+1
gencler cumleten merhabalar simdi sizlere askerdeyken basıma gelen daha dogrusu basımıza gelen bir dizi olayı anlatacagım. kısa kesmek niyetindeyim ama ne kadar kısa tutabilirim ondan da emin degilim. her neyse bahsedecegim şeyler benden ziyade astegmen adsız'la başımızdan geçenleri anlatacagım.
astegmen adsız şırnakta benim bulundugum üs bölgesine benim alt devrem olarak atanan bir askerdi. aslına bakarsanız kendisi kaderin cilvesiyle uzun dönem asker olmuş bir üniversite öğrencisiydi. ben isteyerek tegmen olmuştum ama o kısa dönem olarak askerlik yapıp bir an önce hayatına atılmak niyetinde olan sıradan birisiydi. hayat ikimizi de önce izmir foçaya oradan da şırnakta bir üs bölgesine sürüklemişti.
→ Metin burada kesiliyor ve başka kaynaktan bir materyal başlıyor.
## src/source/rx_ppe_pkg.sv

```systemverilog
// ----------------------------------------
// rx ppe package: descriptor and result types
// shared by the PPE stand-in model
// ----------------------------------------

`default_nettype none

package rx_ppe_pkg;

  // ----------------------------------------
  // width types
  // ----------------------------------------

  // header segment packet id
  typedef logic [7:0]  pkt_id_t;
  // egress port number
  typedef logic [8:0]  port_t;
  // receiving port
  typedef logic [4:0]  src_port_t;
  // port table index carried in the header
  typedef logic [5:0]  dst_key_t;
  // header priority
  typedef logic [2:0]  vpri_t;
  // egress traffic class
  typedef logic [3:0]  tc_t;
  // policer index, src_port then dst_key
  typedef logic [10:0] policer_idx_t;

  // packet type, codes match the full metadata encoding
  typedef enum logic [3:0] {
    MC = 4'h0,
    UC = 4'h1
  } pkt_type_t;

  // ----------------------------------------
  // structs
  // ----------------------------------------

  // one port table entry
  typedef struct packed {
    logic  drop;
    port_t port;
  } port_entry_t;

  // header descriptor from ingress
  typedef struct packed {
    logic      valid;
    pkt_id_t   id;
    src_port_t src_port;
    dst_key_t  dst_key;
    vpri_t     vpri;
    // multicast flag
    logic      mc;
  } igr_ppe_head_t;

  // classified result back to ingress
  typedef struct packed {
    logic         valid;
    pkt_id_t      id;
    port_t        port;
    tc_t          tc;
    policer_idx_t policer_idx;
    pkt_type_t    pkt_type;
    // egress should drop the frame
    logic         tx_drop;
  } ppe_igr_result_t;

endpackage

`default_nettype wire
```

## src/source/ppe_classifier.sv

```systemverilog
// ----------------------------------------
// ppe classifier: registered stage that
// builds the metadata result
// ----------------------------------------

`default_nettype none

module ppe_classifier
  import rx_ppe_pkg::*;
(
  input  logic            cclk,
  input  logic            rst,
  // delayed descriptor and its table entry
  input  igr_ppe_head_t   head,
  input  port_entry_t     entry,
  output ppe_igr_result_t result
);

  // ----------------------------------------
  // next result
  // ----------------------------------------

  ppe_igr_result_t result_d;
  tc_t             tc_d;
  policer_idx_t    policer_d;
  pkt_type_t       pkt_type_d;

  // tc from priority, zero on top
  assign tc_d = {1'b0, head.vpri};

  // policer index from source port and key
  assign policer_d = {head.src_port, head.dst_key};

  // mc flag picks the packet type
  assign pkt_type_d = head.mc ? MC : UC;

  always_comb begin
    // idle slot gives an all-zero result
    result_d = '0;
    if (head.valid) begin
      result_d.valid       = 1'b1;
      result_d.id          = head.id;
      // port and drop from the table
      result_d.port        = entry.port;
      result_d.tx_drop     = entry.drop;
      result_d.tc          = tc_d;
      result_d.policer_idx = policer_d;
      result_d.pkt_type    = pkt_type_d;
    end
  end

  // ----------------------------------------
  // output register
  // ----------------------------------------

  // one result per cycle, never held
  always_ff @(posedge cclk) begin
    if (rst) begin
      result <= '0;
    end else begin
      result <= result_d;
    end
  end

endmodule

`default_nettype wire

```
$ cat src/design/logCorrPkg.sv
`default_nettype none

package logCorrPkg;

	localparam int logWidth = 14;
	localparam int charWidth = 5;
	localparam int mantWidth = 7;
	localparam int scoreWidth = 24;

	// log word, seen as fields or as a plain vector
	typedef union packed {
		struct packed {
			logic sign;
			logic zero;
			logic [charWidth-1:0] charac;
			logic [mantWidth-1:0] mant;
		} f;
		logic [logWidth-1:0] raw;
	} logWord_t;

	// leading-one position becomes the characteristic,
	// the bits below it become the mantissa
	function automatic logWord_t byteToLog(input logic [7:0] mag, input logic sign);
		logWord_t word;
		logic [2:0] lead;
		logic [7:0] aligned;
		lead = '0;
		for (int i = 1; i < 8; i++) begin
			if (mag[i]) begin
				lead = 3'(i);
			end
		end
		// drop the leading one off the top
		aligned = mag << (3'd7 - lead);
		word.raw = '0;
		if (mag == 8'd0) begin
			word.f.zero = 1'b1;
		end else begin
			word.f.sign = sign;
			word.f.charac = charWidth'(lead);
			word.f.mant = aligned[mantWidth-1:0];
		end
		return word;
	endfunction

	// antilog of a summed log pair, fraction bits truncated
	function automatic logic [scoreWidth-1:0] logToInt(
		input logic [charWidth:0] charSum,
		input logic [mantWidth:0] mantSum
	);
		logic [charWidth+1:0] shiftAmt;
		logic [31:0] scaled;
		// mantissa carry moves into the characteristic
		shiftAmt = {1'b0, charSum} + (charWidth + 2)'(mantSum[mantWidth]);
		scaled = {24'd0, 1'b1, mantSum[mantWidth-1:0]} << shiftAmt;
		return scaled[mantWidth +: scoreWidth];
	endfunction

endpackage

`default_nettype wire

$ cat src/design/descEncoder.sv
`timescale 1ns/100ps
`default_nettype none

module descEncoder #(
	parameter int numPixels = 16,
	localparam int wordAw = (numPixels > 4) ? $clog2(numPixels / 4) : 1
) (
	input  logic clk,
	input  logic rst,
	input  logic [31:0] descData,
	input  logic descValid,
	output logic wrEn,
	output logic [wordAw-1:0] wrAddr,
	output logic [4*logCorrPkg::logWidth-1:0] wrData,
	output logic descLoaded
);
	import logCorrPkg::*;

	localparam int numWords = numPixels / 4;
	localparam logic stWait = 1'b0;
	localparam logic stLoad = 1'b1;

	logic state;
	logic nextState;
	logic [31:0] wordReg;
	logic [wordAw-1:0] wordCnt;
	logic lastWord;
	logWord_t pixLog [4];

	assign wrEn = (state == stLoad);
	assign wrAddr = wordCnt;
	assign lastWord = (wordCnt == wordAw'(numWords - 1));

	// a strobe during load keeps the FSM in load for the next word
	always_comb begin
		nextState = state;
		case (state)
			stWait: begin
				if (descValid) begin
					nextState = stLoad;
				end
			end
			stLoad: begin
				if (!descValid) begin
					nextState = stWait;
				end
			end
			default: begin
				nextState = stWait;
			end
		endcase
	end

	always_ff @(posedge clk, posedge rst) begin
		if (rst) begin
			state <= stWait;
			wordCnt <= '0;
			descLoaded <= 1'b0;
		end else begin
			state <= nextState;
			if (wrEn) begin
				wordCnt <= lastWord ? '0 : wordCnt + 1'b1;
				if (lastWord) begin
					descLoaded <= 1'b1;
				end
			end
		end
	end

	always_ff @(posedge clk) begin
		if (descValid) begin
			wordReg <= descData;
		end
	end

	// byte 31..24 is the first pixel of the word
	always_comb begin
		for (int k = 0; k < 4; k++) begin
			pixLog[k] = byteToLog(wordReg[(3 - k) * 8 +: 8], 1'b0);
			wrData[(3 - k) * logWidth +: logWidth] = pixLog[k].raw;
		end
	end

endmodule

`default_nettype wire

$ cat src/design/descStore.sv
`timescale 1ns/100ps
`default_nettype none

module descStore #(
	parameter int numPixels = 16,
	localparam int wordAw = (numPixels > 4) ? $clog2(numPixels / 4) : 1,
	localparam int pixAw = $clog2(numPixels)
) (
	input  logic clk,
	input  logic rst,
	input  logic wrEn,
	input  logic [wordAw-1:0] wrAddr,
	input  logic [4*logCorrPkg::logWidth-1:0] wrData,
	input  logic [pixAw-1:0] rdAddr,
	output logic [logCorrPkg::logWidth-1:0] rdData
);
	import logCorrPkg::*;

	logic [logWidth-1:0] mem [numPixels];

	// one word fills four neighbouring pixels
	always_ff @(posedge clk, posedge rst) begin
		if (rst) begin
			for (int i = 0; i < numPixels; i++) begin
				mem[i] <= '0;
			end
		end else if (wrEn) begin
			for (int k = 0; k < 4; k++) begin
				mem[int'(wrAddr) * 4 + k] <= wrData[(3 - k) * logWidth +: logWidth];
			end
		end
	end

	assign rdData = mem[rdAddr];

endmodule

`default_nettype wire

$ cat src/design/logCorrTop.sv
`timescale 1ns/100ps
`default_nettype none

module logCorrTop #(
	parameter int numPixels = 16
) (
	input  logic clk,
	input  logic rst,
	input  logic [31:0] descData,
	input  logic descValid,
	input  logic signed [7:0] winPixel,
	input  logic winValid,
	output logic descLoaded,
	output logic signed [logCorrPkg::scoreWidth-1:0] score,
	output logic scoreValid
);
	import logCorrPkg::*;

	localparam int wordAw = (numPixels > 4) ? $clog2(numPixels / 4) : 1;
	localparam int pixAw = $clog2(numPixels);

	logic wrEn;
	logic [wordAw-1:0] wrAddr;
	logic [4*logWidth-1:0] wrData;
	logic [pixAw-1:0] rdAddr;
	logic [logWidth-1:0] rdData;

	// producer
	descEncoder #(.numPixels(numPixels)) encoder0 (
		.clk(clk),
		.rst(rst),
		.descData(descData),
		.descValid(descValid),
		.wrEn(wrEn),
		.wrAddr(wrAddr),
		.wrData(wrData),
		.descLoaded(descLoaded)
	);

	descStore #(.numPixels(numPixels)) store0 (
		.clk(clk),
		.rst(rst),
		.wrEn(wrEn),
		.wrAddr(wrAddr),
		.wrData(wrData),
		.rdAddr(rdAddr),
		.rdData(rdData)
	);

	// consumer
	windowCorrelator #(.numPixels(numPixels)) corr0 (
		.clk(clk),
		.rst(rst),
		.winPixel(winPixel),
		.winValid(winValid),
		.rdAddr(rdAddr),
		.rdData(rdData),
		.score(score),
		.scoreValid(scoreValid)
	);

endmodule

`default_nettype wire

$ cat src/design/windowCorrelator.sv
`timescale 1ns/100ps
`default_nettype none

module windowCorrelator #(
	parameter int numPixels = 16,
	localparam int pixAw = $clog2(numPixels)
) (
	input  logic clk,
	input  logic rst,
	input  logic signed [7:0] winPixel,
	input  logic winValid,
	output logic [pixAw-1:0] rdAddr,
	input  logic [logCorrPkg::logWidth-1:0] rdData,
	output logic signed [logCorrPkg::scoreWidth-1:0] score,
	output logic scoreValid
);
	import logCorrPkg::*;

	logic [pixAw-1:0] pixIdx;
	logic lastPix;
	logic [7:0] winMag;

	// stage 1
	logWord_t winLog;
	logWord_t descLog;
	logic validS1;
	logic lastS1;

	// stage 2
	logic [charWidth:0] charSum;
	logic [mantWidth:0] mantSum;
	logic [scoreWidth-1:0] prodMag;
	logic signed [scoreWidth-1:0] product;
	logic signed [scoreWidth-1:0] accBase;
	logic signed [scoreWidth-1:0] acc;
	logic lastS2;

	assign rdAddr = pixIdx;
	assign lastPix = (pixIdx == pixAw'(numPixels - 1));

	// -128 folds to magnitude 128
	assign winMag = winPixel[7] ? 8'(-winPixel) : 8'(winPixel);

	always_ff @(posedge clk, posedge rst) begin
		if (rst) begin
			pixIdx <= '0;
		end else if (winValid) begin
			if (lastPix) begin
				pixIdx <= '0;
			end else begin
				pixIdx <= pixIdx + 1'b1;
			end
		end
	end

	// pixel and descriptor log words for the product
	always_ff @(posedge clk) begin
		if (winValid) begin
			winLog <= byteToLog(winMag, winPixel[7]);
			descLog.raw <= rdData;
		end
	end

	// log add is the multiply
	always_comb begin
		charSum = {1'b0, winLog.f.charac} + {1'b0, descLog.f.charac};
		mantSum = {1'b0, winLog.f.mant} + {1'b0, descLog.f.mant};
		prodMag = logToInt(charSum, mantSum);
		if (winLog.f.zero || descLog.f.zero) begin
			product = '0;
		end else if (winLog.f.sign ^ descLog.f.sign) begin
			product = -$signed(prodMag);
		end else begin
			product = $signed(prodMag);
		end
	end

	// restart once the previous window's sum has been taken
	assign accBase = lastS2 ? '0 : acc;

	always_ff @(posedge clk, posedge rst) begin
		if (rst) begin
			validS1 <= 1'b0;
			lastS1 <= 1'b0;
			lastS2 <= 1'b0;
			acc <= '0;
			scoreValid <= 1'b0;
		end else begin
			validS1 <= winValid;
			lastS1 <= winValid & lastPix;
			lastS2 <= lastS1;
			scoreValid <= lastS2;
			if (validS1) begin
				acc <= accBase + product;
			end else begin
				acc <= accBase;
			end
		end
	end

	// final sum of the window
	always_ff @(posedge clk) begin
		if (lastS2) begin
			score <= acc;
		end
	end

endmodule

`default_nettype wire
izmir foçayı aşağı yukarı herkes duymuştur: inlete inlete adamı komando yaptıkları yer. kimi zaman sürüne sürüne kimi zaman koştura koştura ama mutlaka bir şekilde askerligi öğrenirdiniz burada. benim (ve astegmen adsızın) geçtigimiz egitim standart uzun dönemlerin egitiminden tahmin edeceginiz gibi daha zor ve daha riskliydi. on beş aylık askerlik hayatımızını üç aylık kısmı burada sadece yat kalk sürün istikametlerle geçti. ciksen ciksenbeş kiloydum acemilikte bittiginde nerden baksanız yüz kiloluk bir yarma olmuştum. bu ilk üç aylık egitimden sonra komando oldugumuz için bizleri bir de iki aylık bir ileri egitime tabi tuttular, bu egitimleri vs zaten ilerleyen kısımlarda zaten görecekseniz.
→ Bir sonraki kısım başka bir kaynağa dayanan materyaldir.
File: src/logic/montmul_top.sv
module montmul_top import montmul_pkg::*; #(
    parameter int LIMB_W    = LIMB_W_DEF,
    parameter int NUM_LIMBS = NUM_LIMBS_DEF
) (
    input  logic                  clk,
    input  logic                  rst_n,
    input  logic [APB_ADDR_W-1:0] paddr,
    input  logic                  psel,
    input  logic                  penable,
    input  logic                  pwrite,
    input  logic [APB_DATA_W-1:0] pwdata,
    output logic [APB_DATA_W-1:0] prdata,
    output logic                  pready,
    output logic                  pslverr
);

    logic [LIMB_W*NUM_LIMBS-1:0] result_z;
    logic                        done;
    logic [SEQ_W-1:0]            done_seq;

    mm_issue_if #(.LIMB_W(LIMB_W), .NUM_LIMBS(NUM_LIMBS)) issue_bus ();
    mm_sum_if   #(.LIMB_W(LIMB_W), .NUM_LIMBS(NUM_LIMBS)) sum_bus ();

    mm_apb_decode #(.LIMB_W(LIMB_W), .NUM_LIMBS(NUM_LIMBS)) u_decode (
        .clk      (clk),
        .rst_n    (rst_n),
        .paddr    (paddr),
        .psel     (psel),
        .penable  (penable),
        .pwrite   (pwrite),
        .pwdata   (pwdata),
        .prdata   (prdata),
        .pready   (pready),
        .pslverr  (pslverr),
        .issue    (issue_bus.issue),
        .result_z (result_z),
        .done     (done),
        .done_seq (done_seq)
    );

    mm_systolic_execute #(.LIMB_W(LIMB_W), .NUM_LIMBS(NUM_LIMBS)) u_execute (
        .clk   (clk),
        .rst_n (rst_n),
        .issue (issue_bus.receive),
        .sums  (sum_bus.drive)
    );

    // The issue pulse marks an accepted start and clears the old done
    mm_final_result #(.LIMB_W(LIMB_W), .NUM_LIMBS(NUM_LIMBS)) u_result (
        .clk            (clk),
        .rst_n          (rst_n),
        .sums           (sum_bus.receive),
        .result_z       (result_z),
        .done           (done),
        .done_seq       (done_seq),
        .start_accepted (issue_bus.valid)
    );

endmodule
her neyse egitimlerimi tamamladıktan sonra kura çekimlerine geldiginde buranın haricindeki her yer bizlere tatil gibi gelecegi icin kurada çok da heyecanlı degildik, hiçbirimiz: yaklaşık olarak üç yüz elli kişilik dokuzuncu dağ komando bölügünün tamamı da benimle aynı fikirdeydi. kurada olabilecek en bahtsız insanlarsa askerlik hayatının kalan kısmını burada geçirecek olan bahtsızlardı: bütün o egitimleri çaylaklara vermek için burada onlarla beraber kalacak olan şanssızlar...
her neyse kurada bana şırnak jandarma tümen çıktıgında kendimi rahatlamış hissettim zira şırnak tümende dillere destan bir komando taburu oldugundan haberim vardı. hatta oradaki tugay benden bile daha sert koşullarda egitilmiş insanlardı: buradaki adamların tamamı bildiginiz savaş makinesiydi. biz sadece astek olmak için egitim almıştık onlarsa bu meslegin erbabı olan kimselerdi...
izmirden giderken askerligim bir an önce bitsin diye izin bile kullanmadan devlet babanın vermiş oldugu harcırahımla nihai birligimin yolunu tuttum. dillere destan diyarbakır ktm üzerinden şırnaga gitmekten başka çarem yoktu. diyarbakır ktmde uzun kalmamayı ummaktan başka hiç bir şey yapamıyordum. rütbeliler için de diyarbakır ktm tahmmül edilemez bir yerdi çünkü. ama evren bana iyi davranmamıştı veya rahata kavuşmamı istemiyordu ki ktm'de bir hafta kalmıştım. şubat başlarında diyarbakırda hele ki bir de ktmde olmak... anlatamıyorum...
hava muhalefeti dolayısıyla helikopterler yere inmiyordu; yollar kapalı oldugu için kara faaliyeti yoktu, paşa paşa kıçımızı kırıp bir hafta kaldım. bütün askerlik hhayatım bir tarafa o ktm günleri başka tarafa... neyse askerlik demek sabırlı olmak demek bi yerde. sessiz sakin bekledim faaliyetin gelmesini ve en sonunda da geldi.
bizim deli pilotlar sokarım hava muhalefetine deyip helikopteri diyarbakır ktmye getirmeyi başarmışlardı. bu arada hava muhalefeti dedigim şeyi anlatmıyorum ama helikopter havalanırken nerden baksanız dört beş metrelik bir kayma ile havalanabildi, rüzgarın şiddeti bu kadar fazlaydı. kırk dakikalık uçuş süresince de bu muhalefeti baya baya hissettik. daha sonra pilot yüzbaşının söyledigine göre helikopteri güzergahta tutmak için otuz beş derecelik sapma ile kullanmış helikopteri. uçarken içim darlandı yine: gelişimiz bile sıkıntılıydı kim bilir daha başka neler çıkacaktı karşımıza...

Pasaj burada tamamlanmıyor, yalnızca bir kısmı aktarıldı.